山中伸弥1962年生于日本大阪府。1987年毕业于神户大学医学院,1993年3月从大阪市立大学研究所获得博士学位。曾任职于美国格拉德斯通研究所,担任奈良尖端科学技术大学院大学教授、京都大学教授等职。2010年4月起任现职。2006年在世界上首次在小鼠纤维细胞中植入4种转录因子基因,培养出了“iPS细胞”(诱导性多功能干细胞)。
日本京都大学的山中伸弥教授获得了2012年的诺贝尔生理学或医学奖。发现了可称得上是再生医疗的“王牌”—“iPS细胞”的山中教授,一直被认为是日本最有可能获得诺贝尔奖的研究人员,这次获奖可谓实至名归。山中教授在2011年秋季接受本站记者采访时,畅谈了研究的方式,以及培养后起之秀所必需的条件。

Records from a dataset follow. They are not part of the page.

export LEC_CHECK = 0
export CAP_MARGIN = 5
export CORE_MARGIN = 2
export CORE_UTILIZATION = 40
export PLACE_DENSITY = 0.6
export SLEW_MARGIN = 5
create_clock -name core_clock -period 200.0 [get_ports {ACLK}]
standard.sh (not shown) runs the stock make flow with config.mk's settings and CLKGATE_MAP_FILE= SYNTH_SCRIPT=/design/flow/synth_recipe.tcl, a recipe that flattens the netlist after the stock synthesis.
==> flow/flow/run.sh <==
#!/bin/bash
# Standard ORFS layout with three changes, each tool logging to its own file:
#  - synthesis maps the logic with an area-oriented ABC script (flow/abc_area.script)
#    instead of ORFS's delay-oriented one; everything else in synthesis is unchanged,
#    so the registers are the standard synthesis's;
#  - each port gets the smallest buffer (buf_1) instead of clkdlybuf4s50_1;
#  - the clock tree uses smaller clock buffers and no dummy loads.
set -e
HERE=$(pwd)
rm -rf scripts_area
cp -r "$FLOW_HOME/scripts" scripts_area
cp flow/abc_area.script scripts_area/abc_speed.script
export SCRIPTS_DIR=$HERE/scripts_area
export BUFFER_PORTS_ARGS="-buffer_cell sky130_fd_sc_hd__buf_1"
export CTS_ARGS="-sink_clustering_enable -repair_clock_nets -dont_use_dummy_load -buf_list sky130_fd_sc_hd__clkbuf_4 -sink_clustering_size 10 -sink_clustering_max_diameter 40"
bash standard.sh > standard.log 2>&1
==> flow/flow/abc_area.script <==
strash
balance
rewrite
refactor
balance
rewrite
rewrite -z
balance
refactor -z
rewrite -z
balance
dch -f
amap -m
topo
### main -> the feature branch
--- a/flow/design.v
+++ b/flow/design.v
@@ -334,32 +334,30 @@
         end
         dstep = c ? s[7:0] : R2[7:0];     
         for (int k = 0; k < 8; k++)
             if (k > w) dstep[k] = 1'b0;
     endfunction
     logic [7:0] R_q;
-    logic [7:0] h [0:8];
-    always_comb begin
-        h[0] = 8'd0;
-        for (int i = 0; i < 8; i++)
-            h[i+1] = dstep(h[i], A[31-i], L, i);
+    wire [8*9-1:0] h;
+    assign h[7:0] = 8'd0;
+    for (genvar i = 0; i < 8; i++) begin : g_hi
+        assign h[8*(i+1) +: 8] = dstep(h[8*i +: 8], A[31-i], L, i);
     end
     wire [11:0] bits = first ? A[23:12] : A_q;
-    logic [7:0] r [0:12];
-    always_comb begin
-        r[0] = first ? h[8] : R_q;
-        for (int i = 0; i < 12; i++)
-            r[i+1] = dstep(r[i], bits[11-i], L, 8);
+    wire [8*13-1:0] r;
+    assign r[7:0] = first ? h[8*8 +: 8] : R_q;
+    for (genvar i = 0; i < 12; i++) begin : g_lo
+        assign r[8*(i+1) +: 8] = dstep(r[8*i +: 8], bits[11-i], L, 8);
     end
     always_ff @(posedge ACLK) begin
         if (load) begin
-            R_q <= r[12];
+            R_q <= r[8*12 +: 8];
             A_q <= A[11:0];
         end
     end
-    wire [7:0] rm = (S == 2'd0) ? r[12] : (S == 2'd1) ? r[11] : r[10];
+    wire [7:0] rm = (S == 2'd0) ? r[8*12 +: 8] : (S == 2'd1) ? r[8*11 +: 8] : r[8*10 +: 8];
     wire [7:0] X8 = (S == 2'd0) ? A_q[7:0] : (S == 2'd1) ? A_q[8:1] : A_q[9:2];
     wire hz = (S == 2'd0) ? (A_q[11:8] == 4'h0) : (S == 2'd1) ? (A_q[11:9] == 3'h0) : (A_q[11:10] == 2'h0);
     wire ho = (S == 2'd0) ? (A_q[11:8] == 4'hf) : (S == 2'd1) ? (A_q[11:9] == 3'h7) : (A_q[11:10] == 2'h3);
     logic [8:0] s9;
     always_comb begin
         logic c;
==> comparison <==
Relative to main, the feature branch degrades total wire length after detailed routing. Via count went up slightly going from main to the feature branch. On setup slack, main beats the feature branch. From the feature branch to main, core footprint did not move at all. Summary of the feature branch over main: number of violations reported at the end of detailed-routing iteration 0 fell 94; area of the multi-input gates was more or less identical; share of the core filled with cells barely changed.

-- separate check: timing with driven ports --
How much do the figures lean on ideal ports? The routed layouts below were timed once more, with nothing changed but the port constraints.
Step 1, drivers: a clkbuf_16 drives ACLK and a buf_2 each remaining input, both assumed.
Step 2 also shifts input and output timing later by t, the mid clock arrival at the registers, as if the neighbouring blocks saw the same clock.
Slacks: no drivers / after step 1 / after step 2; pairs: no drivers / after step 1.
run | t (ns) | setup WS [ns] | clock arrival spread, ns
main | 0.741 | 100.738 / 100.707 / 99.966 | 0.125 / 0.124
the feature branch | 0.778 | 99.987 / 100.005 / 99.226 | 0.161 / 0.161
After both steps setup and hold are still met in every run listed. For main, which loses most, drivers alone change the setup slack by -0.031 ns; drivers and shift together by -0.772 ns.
This is an optimization exercise on Yosys and OpenROAD, whose aim is small area, not a production implementation. Function was checked by simulation only, so behaviour that the tests miss may differ from the original.

==> branch cedar: inputs <==
// rgb2ycrcb
module rgb2ycrcb(clk, rst, r, g, b, y, cr, cb);
	input        clk;
	input        rst;
	input  [9:0] r, g, b;
	output reg [9:0] y, cr, cb;
	reg [31:0] pa;
	reg [38:0] pb;
	reg rst1, rst2;
	wire kill = rst | rst1 | rst2;
	wire x1;
	gxn ux1 (.a(r[0]), .b(g[0]), .y(x1));
	wire c2;
	assign c2 = (r[0] | ~g[0]);
	wire i3;
	assign i3 = ~g[1];
	wire s4;
	wire c5;
	fa us4 (.a(r[1]), .b(i3), .c(c2), .s(s4), .co(c5));
	wire i6;
	assign i6 = ~g[2];
	wire s7;
	wire c8;
	fa us7 (.a(r[2]), .b(i6), .c(c5), .s(s7), .co(c8));
	wire i9;
	assign i9 = ~g[3];
	wire s10;
	wire c11;
	fa us10 (.a(r[3]), .b(i9), .c(c8), .s(s10), .co(c11));
	wire i12;
	assign i12 = ~g[4];
	wire s13;
	wire c14;
	fa us13 (.a(r[4]), .b(i12), .c(c11), .s(s13), .co(c14));
	wire i15;
	assign i15 = ~g[5];
	wire s16;
	wire c17;
	fa us16 (.a(r[5]), .b(i15), .c(c14), .s(s16), .co(c17));
	wire i18;
	assign i18 = ~g[6];
	wire s19;
	wire c20;
	fa us19 (.a(r[6]), .b(i18), .c(c17), .s(s19), .co(c20));
	wire i21;
	assign i21 = ~g[7];
	wire s22;
	wire c23;
	fa us22 (.a(r[7]), .b(i21), .c(c20), .s(s22), .co(c23));
	wire i24;
	assign i24 = ~g[8];
	wire s25;
	wire c26;
	fa us25 (.a(r[8]), .b(i24), .c(c23), .s(s25), .co(c26));
	wire i27;
	assign i27 = ~g[9];
	wire s28;
	wire c29;
  ...
Settings: LEC_CHECK=0, CAP_MARGIN=20, CORE_MARGIN=2, CORE_UTILIZATION=75, GPL_TIMING_DRIVEN=1, SLEW_MARGIN=20, SYNTH_HIERARCHICAL=1, SYNTH_MINIMUM_KEEP_SIZE=0; clock period 6.0 ns.
standard.sh (not shown) runs the stock make flow with config.mk's settings and CLKGATE_MAP_FILE= SYNTH_SCRIPT=/design/flow/synth_recipe.tcl, a recipe that flattens the netlist after the stock synthesis.
==> flow/flow/run.sh <==
#!/bin/bash
# Standard ORFS layout with two changes: small port buffers, and a clock tree of small
# buffers without dummy loads.
set -euo pipefail
bash standard.sh \
  "BUFFER_PORTS_ARGS=-buffer_cell sky130_fd_sc_hd__buf_1" \
  "CTS_ARGS=-sink_clustering_enable -repair_clock_nets -buf_list sky130_fd_sc_hd__clkbuf_8 -dont_use_dummy_load" \
  finish > make_finish.log 2>&1
==> branch zinc (differences from branch cedar) <==
--- a/flow/config.mk
+++ b/flow/config.mk
@@ -10,3 +10,3 @@
 export CORE_UTILIZATION = 75
-export GPL_TIMING_DRIVEN = 1
+export GPL_TIMING_DRIVEN = 0
 export SLEW_MARGIN = 20
==> comparison table <==
metric	branch cedar	branch zinc
Met2 WL post-DR	5.93 mm	6.06 mm
Filler cell count in the final layout	442	443
Number of global-route vias before repair	3780	3691
Multi-input gate share of total cell area	0.575	0.576
Total of cells resized after clock tree synthesis	0	1
CP Data Arrival Time	6.03 ns	6.13 ns
Placed cell count	582	581
Worst clock skew on the final layout	0.0333 ns	0.0331 ns
Area of the multi-input gates	0.00364 mm2	0.00364 mm2
Post-Place Setup Slack	0.113 ns	-0.113 ns
Signal buffers share of area	0.0420	0.0386
Run status	no timing/DRC/antenna violations	no timing/DRC/antenna violations
Length of routed met3 wiring	663 um	615 um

(采访人:山川龙雄,《日经商务周刊》)
日本能否维持科学技术立国的辉煌?
山中:日本的技术人员的水准无疑是世界第一。日本人具备聪明、勤奋、有创造力、团队合作能力等研究所需重要素养。我现在在美国也成立了研究室,更加切身感受到了日本人的优秀品质。
我认为科学技术立国是日本发展的主要道路之一。日本的研究者和技术人员都以肩负着科学技术立国的这一重任为荣。如果不断有年轻、聪明的新一代人员投身研究事业,日本还会实现更大的发展。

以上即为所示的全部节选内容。